LSE, short for Large System Extensions, is a feature introduced in ARM 8.1. LSE provides a group of atomic operations for synchronous and mutual access. These atomic operations include Load-Exclusive (LDE), Store-Exclusive (STE), and Conditional Compare Exchange (CCXE). LSE also provides some new instructions and memory barriers for maintaining data consistency and sequence.
LSE instructions implement efficient access to the shared memory and provide more fine-grained lock mechanisms and lower overheads. Compared with conventional synchronous instructions, LSE instructions can reduce lock contention, improve concurrency performance, and provide higher scalability.
Which OCP version supports RPM packages with nolse marks?
OCP V4.3.0 and later support OceanBase Database RPM packages with a nolse mark, so that LSE instructions can be identified in the ARM architecture.
What are the considerations for deploying obd?
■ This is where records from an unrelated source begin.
[config.mk]
export PLATFORM = sky130hd
export DESIGN_NAME = lpm_ctrl
export DESIGN_NICKNAME = d
export VERILOG_FILES = /design/src/rtl/lpm_pkg.sv /design/src/rtl/lpm_wake.sv /design/src/rtl/lpm_regs.sv /design/src/rtl/lpm_ctrl.sv
export SDC_FILE = /design/constraint.sdc
export NUM_CORES = 1
export LEC_CHECK = 0
export BUFFER_PORTS_ARGS = -buffer_cell sky130_fd_sc_hd__buf_2
export CAP_MARGIN = 30
export CORE_AREA = 2 2 44 46
export CTS_BUF_LIST = sky130_fd_sc_hd__clkbuf_4 sky130_fd_sc_hd__clkbuf_8 sky130_fd_sc_hd__clkbuf_16
export DETAILED_ROUTE_END_ITERATION = 7
export DIE_AREA = 0 0 46 48
export PLACE_DENSITY = 0.91
export RECOVER_POWER = 25
export SLEW_MARGIN = 10
export SYNTH_ARGS = -nofsm -noshare
export SYNTH_HDL_FRONTEND = slang
export SYNTH_SLANG_ARGS = --single-unit
export TNS_END_PERCENT = 1
[constraint.sdc]
create_clock -name clk -period 3.58 [get_ports clk]
set_input_delay 0.537 -clock clk [delete_from_list [all_inputs] [get_ports clk]]
set_output_delay 0.537 -clock clk [all_outputs]
set_load 0.01 [all_outputs]
[src/rtl/lpm_pkg.sv]
package lpm_pkg;

    localparam int NSRC   = 9;
    localparam int MASK_W = 8;

    typedef struct packed {
        logic       dbl;
        logic [2:0] rsv;
        logic       flag_b;
        logic       flag_a;
        logic       pdn;
        logic       idle;
    } ctrl_t;

    typedef struct packed {
        logic pdn_wake;
        logic idle_wake;
    } wake_t;

    // Spread the 8 mask bits over 9 sources; source 1 has no mask bit.
    function automatic logic [NSRC-1:0] spread_mask(input logic [MASK_W-1:0] m);
        logic [NSRC-1:0] v;
        v    = '0;
        v[0] = m[0];
        for (int k = 1; k < MASK_W; k++) begin
            v[k+1] = m[k];
        end
        return v;
    endfunction

    function automatic logic [7:0] ctrl_to_byte(input ctrl_t c);
        return {c.dbl, 3'b000, c.flag_b, c.flag_a, c.pdn, c.idle};
    endfunction

endpackage

[src/rtl/lpm_wake.sv]
module lpm_wake
    import lpm_pkg::*;
(
    input  logic [NSRC-1:0]   irq_req,
    input  logic [NSRC-1:0]   irq_en,
    input  logic [MASK_W-1:0] wake_mask,
    input  logic              pdn_q,
    input  logic              idle_q,
    output wake_t             wake
);
    logic [NSRC-1:0] mask_vec;

    always_comb begin
        mask_vec       = spread_mask(wake_mask);
        wake.pdn_wake  = pdn_q & (|(irq_req & mask_vec));
        // Interrupt logic is stopped during power-down, so idle cannot end then.
        wake.idle_wake = idle_q & ~pdn_q & (|(irq_req & irq_en));
    end
endmodule

[src/rtl/lpm_regs.sv]
module lpm_regs
    import lpm_pkg::*;
#(
    parameter int              ADDR_W    = 8,
    parameter logic [ADDR_W-1:0] CTRL_ADDR = 8'h20,
    parameter logic [ADDR_W-1:0] MASK_ADDR = 8'h21
) (
    input  logic              clk,
    input  logic              rst,
    input  logic [ADDR_W-1:0] bus_addr,
    input  logic              bus_we,
    input  logic [7:0]        bus_wdata,
    output logic [7:0]        bus_rdata,
    input  wake_t             wake,
    output ctrl_t             ctrl_q,
    output logic [MASK_W-1:0] mask_q
);
    logic ctrl_hit, mask_hit;

    assign ctrl_hit = bus_we && (bus_addr == CTRL_ADDR);
    assign mask_hit = bus_we && (bus_addr == MASK_ADDR);

    always_ff @(posedge clk) begin
        if (rst) begin
            ctrl_q <= '0;
            mask_q <= '0;
        end else begin
            if (ctrl_hit) begin
                ctrl_q.dbl    <= bus_wdata[7];
                ctrl_q.rsv    <= 3'b000;
                ctrl_q.flag_b <= bus_wdata[3];
                ctrl_q.flag_a <= bus_wdata[2];
                ctrl_q.pdn    <= bus_wdata[1];
                ctrl_q.idle   <= bus_wdata[0];
            end else begin
                if (wake.pdn_wake)  ctrl_q.pdn  <= 1'b0;
                if (wake.idle_wake) ctrl_q.idle <= 1'b0;
            end
            if (mask_hit) begin
                mask_q <= bus_wdata;
            end
        end
    end

    always_comb begin
        if (bus_addr == CTRL_ADDR)      bus_rdata = ctrl_to_byte(ctrl_q);
        else if (bus_addr == MASK_ADDR) bus_rdata = mask_q;
        else                            bus_rdata = 8'h00;
    end
endmodule

[src/rtl/lpm_ctrl.sv]
module lpm_ctrl
    import lpm_pkg::*;
#(
    parameter int                ADDR_W    = 8,
    parameter logic [ADDR_W-1:0] CTRL_ADDR = 8'h20,
    parameter logic [ADDR_W-1:0] MASK_ADDR = 8'h21
) (
    input  logic              clk,
    input  logic              rst,
    input  logic [ADDR_W-1:0] bus_addr,
    input  logic              bus_we,
    input  logic [7:0]        bus_wdata,
    output logic [7:0]        bus_rdata,
    input  logic [8:0]        irq_req,
    input  logic [8:0]        irq_en,
    output logic              cpu_halt,
    output logic              periph_halt,
    output logic              baud_double
);
    ctrl_t             ctrl_q;
    logic [MASK_W-1:0] mask_q;
    wake_t             wake;

    lpm_regs #(
        .ADDR_W   (ADDR_W),
        .CTRL_ADDR(CTRL_ADDR),
        .MASK_ADDR(MASK_ADDR)
    ) u_regs (
        .clk      (clk),
        .rst      (rst),
        .bus_addr (bus_addr),
        .bus_we   (bus_we),
        .bus_wdata(bus_wdata),
        .bus_rdata(bus_rdata),
        .wake     (wake),
        .ctrl_q   (ctrl_q),
        .mask_q   (mask_q)
    );

    lpm_wake u_wake (
        .irq_req  (irq_req),
        .irq_en   (irq_en),
        .wake_mask(mask_q),
        .pdn_q    (ctrl_q.pdn),
        .idle_q   (ctrl_q.idle),
        .wake     (wake)
    );

    always_comb begin
        periph_halt = ctrl_q.pdn;
        cpu_halt    = ctrl_q.pdn | ctrl_q.idle;
        baud_double = ctrl_q.dbl;
    end
endmodule

==> impl_metrics.env <==
export IMPL_layout_cells_most_common_list="sky130_fd_sc_hd__buf_2 (45), sky130_fd_sc_hd__mux2i_1 (17), sky130_fd_sc_hd__nor2_1 (16)"
export IMPL_finalWirelength_um=1945
export IMPL_tightest_slew_ps=1000
export IMPL_timing_critical_path_arrival_ps=2200
export IMPL_worstSetupPathType="in2out"
export IMPL_post_cts_resized=0
export IMPL_finalMaxSlewViolations=0
export IMPL_clock_root_buffer="sky130_fd_sc_hd__clkbuf_4"
export IMPL_die_area_um2=2208
export IMPL_peak_supply_drop_uv=177.4
export IMPL_critical_path_peak_fanout=5
export IMPL_cts_sink_cnt=13
export IMPL_worst_r2r_setup_slack_ps=2530
export IMPL_place_area_um2=985.9
export IMPL_grt_pass1_vias=623
export IMPL_dpl_hpwl_um=1593
export IMPL_worstPathRequired_ps=3040
export IMPL_relSlewSlack_pct=32.69
export IMPL_longest_clk_path_bufs=2
export IMPL_final_fill_count=154
export IMPL_cts_buffers_inserted=3
export IMPL_maxCapViolations=0
export IMPL_cp_endpoint="bus_rdata[7]"
export IMPL_final_net_count=163
export IMPL_fmax_ghz=0.3653
export IMPL_worst_r2r_startpoint="u_regs.mask_q[6]"
export IMPL_mappedNetlistNets=113
export IMPL_floorplan_initialDensity_pct=43.70
export IMPL_timing_reg2reg_worst_path_depth=4
export IMPL_timing_clock_skew_ps=0.8737
export IMPL_grt_remaining_overflow=0
export IMPL_ys_seq_area_share_pct=35.25
export IMPL_io_buffers=47
export IMPL_final_area_um2=996.0
export IMPL_io_pins=48
export IMPL_cts_tree="done"
export IMPL_synthToLayoutAreaGrowth_pct=34.92
export IMPL_worstSkewPairLatency_ps=270
export IMPL_hold_buffers=0
export IMPL_antenna_diode_count=0
export IMPL_drt_iter0_drc=13
export IMPL_floorplan_rows=15
export IMPL_timing_final_setup_violations=0
export IMPL_grtUsageTotal_pct=17.28
export IMPL_gp_congestion=0.8333
export IMPL_start_kind="input pin"
export IMPL_final_worst_path_cycle_share_pct=76.46
export IMPL_fp_dieW_um=46
export IMPL_dr_pass1_iters=4
export IMPL_final_hold_viol_count=0
export IMPL_synth_cells=76
export IMPL_number_of_antenna_violations_at_the_first_check_in_global_routing=0
export IMPL_final_common_cell="sky130_fd_sc_hd__buf_2"
export IMPL_p_leak_nw=0.5955
export IMPL_setup_repair_after_global_routing_missed_its_margin="false"
export IMPL_synth_lib_cells_used_distinct=24
export IMPL_power_per_cell_area_nw_per_um2=272.0
export IMPL_die_height_um=48
export IMPL_setup_worst_path_start="bus_addr[6]"
export IMPL_rr_endpoint="u_regs.ctrl_q[1]"
export IMPL_cts_post_setup_buffers_inserted=0
export IMPL_outcome="finished, final reports clean"
export IMPL_layout_drive_gt1_share_pct=43.20
export IMPL_layout_min_cycle_time_ps=2737
export IMPL_grt_first_pass_wirelength_um=2649
export IMPL_endpoint_kind="output pin"
export IMPL_drc=0
export IMPL_vias=771
export IMPL_post_drt_wl_per_cell_um=13.70
export IMPL_tns_ps=0
export IMPL_avg_inst_size_synth_um2=9.713
export IMPL_hold_class="in2reg"
export IMPL_cts_htree_levels=1
export IMPL_ys_warn_count=0
export IMPL_post_synth_instance_area_um2=738.2
export IMPL_detail_route_antenna_nets=0
export IMPL_synth_seq_cells=13
export IMPL_clock_transition_time_at_the_flip_flop_clock_pins_of_the_worst_setup_and_hold_paths_ps=80
export IMPL_core_region_area_um2=1689
export IMPL_grt_start_max_net_pins=16
export IMPL_vias_per_cell=5.430
==> power breakdown <==
part	switching, mW	internal, mW
registers	0.000143	0.145
clock network	0.0483	0.0414
logic	0.0166	0.0198
==> layout make-up <==
| type | instances | area, um2 | area share (%) |
|---|---|---|---|
| inverter | 1 | 3.754 | 0.3769 |
| clock inverter | 1 | 5.005 | 0.5025 |
| tap | 17 | 21.27 | 2.136 |
| multi-input combinational | 60 | 450.4 | 45.23 |
| clock buffer | 3 | 22.52 | 2.261 |
| sequential | 13 | 260.3 | 26.13 |
| timing repair buffer | 47 | 232.7 | 23.37 |
==> cells in the mapped netlist, drive strengths merged <==
cell / n / area (um2)
nand4: 2 / 27.53
nand2: 1 / 3.750
nor4: 1 / 21.27
and2: 2 / 13.77
nor3b: 1 / 12.51
o22ai: 1 / 6.260
a21oi: 2 / 10.01
or2: 1 / 6.260
inv: 1 / 3.750
clkbuf: 1 / 3.750
dfxtp: 13 / 260.3
nand4b: 1 / 23.77
and3: 3 / 18.77
nand2b: 3 / 18.77
nand3: 1 / 5.000
a222oi: 1 / 10.01
a221oi: 3 / 26.28
nor2: 16 / 60.06
buf: 1 / 5.000
o21ai: 1 / 5.000
a22o: 3 / 26.28
mux2i: 17 / 170.2
==> cells by family after synthesis <==
family,after synthesis,share of synthesized area (%)
mux,17,23.05
compound gates,11,11.36
simple gates,32,28.65
buf+inv,3,1.693
flops,13,35.25
==> how the worst min path moves through the flow <==
stage | startpoint | end | cells past startpoint
3_3_place_gp | u_regs.ctrl_q[2] | u_regs.ctrl_q[2] | 2
4_1_cts | bus_wdata[4] | u_regs.mask_q[4] | 3
3_5_place_dp | u_regs.ctrl_q[2] | u_regs.ctrl_q[2] | 2
5_1_grt | bus_wdata[6] | u_regs.mask_q[6] | 3
6_report | bus_wdata[4] | u_regs.mask_q[4] | 3
2_1_floorplan | u_regs.ctrl_q[2] | u_regs.ctrl_q[2] | 2
==> sequential cells by signal, indices dropped and copies added (netlist names) <==
name / cells
u_regs.mask_q: 8
u_regs.ctrl_q: 5
==> stage by stage <==
stage / hold slack, ps / setup slack (ps) / power (mW) / util (%) / cells
finish: 500.0 / 842.6 / 0.2709 / 58.96 / 142
global route: 507.7 / 666.2 / 0.2828 / 58.96 / 142
CTS: 494.4 / 1359 / 0.2752 / 60.00 / 142
detailed placement: 484.2 / 1370 / 0.1859 / 58.37 / 138
global placement: 474.8 / 1391 / 0.1850 / 58.37 / 138
floorplan: 462.7 / 1675 / 0.1606 / - / 76
==> layer usage <==
layer	wire length [um]	global-route usage (%)	vias to the layer above
li1	-	-	379
met3	213	3.396	0
met2	964	28.89	48
met4	0	6.857	0
met1	767	21.87	344
met5	0	0	-
==> critical path, cell delays in order <==
cell	delay, ps
sky130_fd_sc_hd__buf_2	100
sky130_fd_sc_hd__nor4_1	850
sky130_fd_sc_hd__nand2_1	360
sky130_fd_sc_hd__nor2_1	210
sky130_fd_sc_hd__buf_2	150
Note: power is estimated with default switching activity, not from simulation.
You can upload an OceanBase Database RPM package with or without a nolse mark to OceanBase Deployer (obd). obd automatically deploys the corresponding package based on system support information. Alternatively, you can upload a supported package to obd for installation.
What are the considerations for deploying OCP?
OCP allows you to upload an OceanBase Database RPM package with or without a nolse mark but does not support adaptive installation. When you select a version of the OceanBase cluster to be installed, you need to select a package based on the actual situation.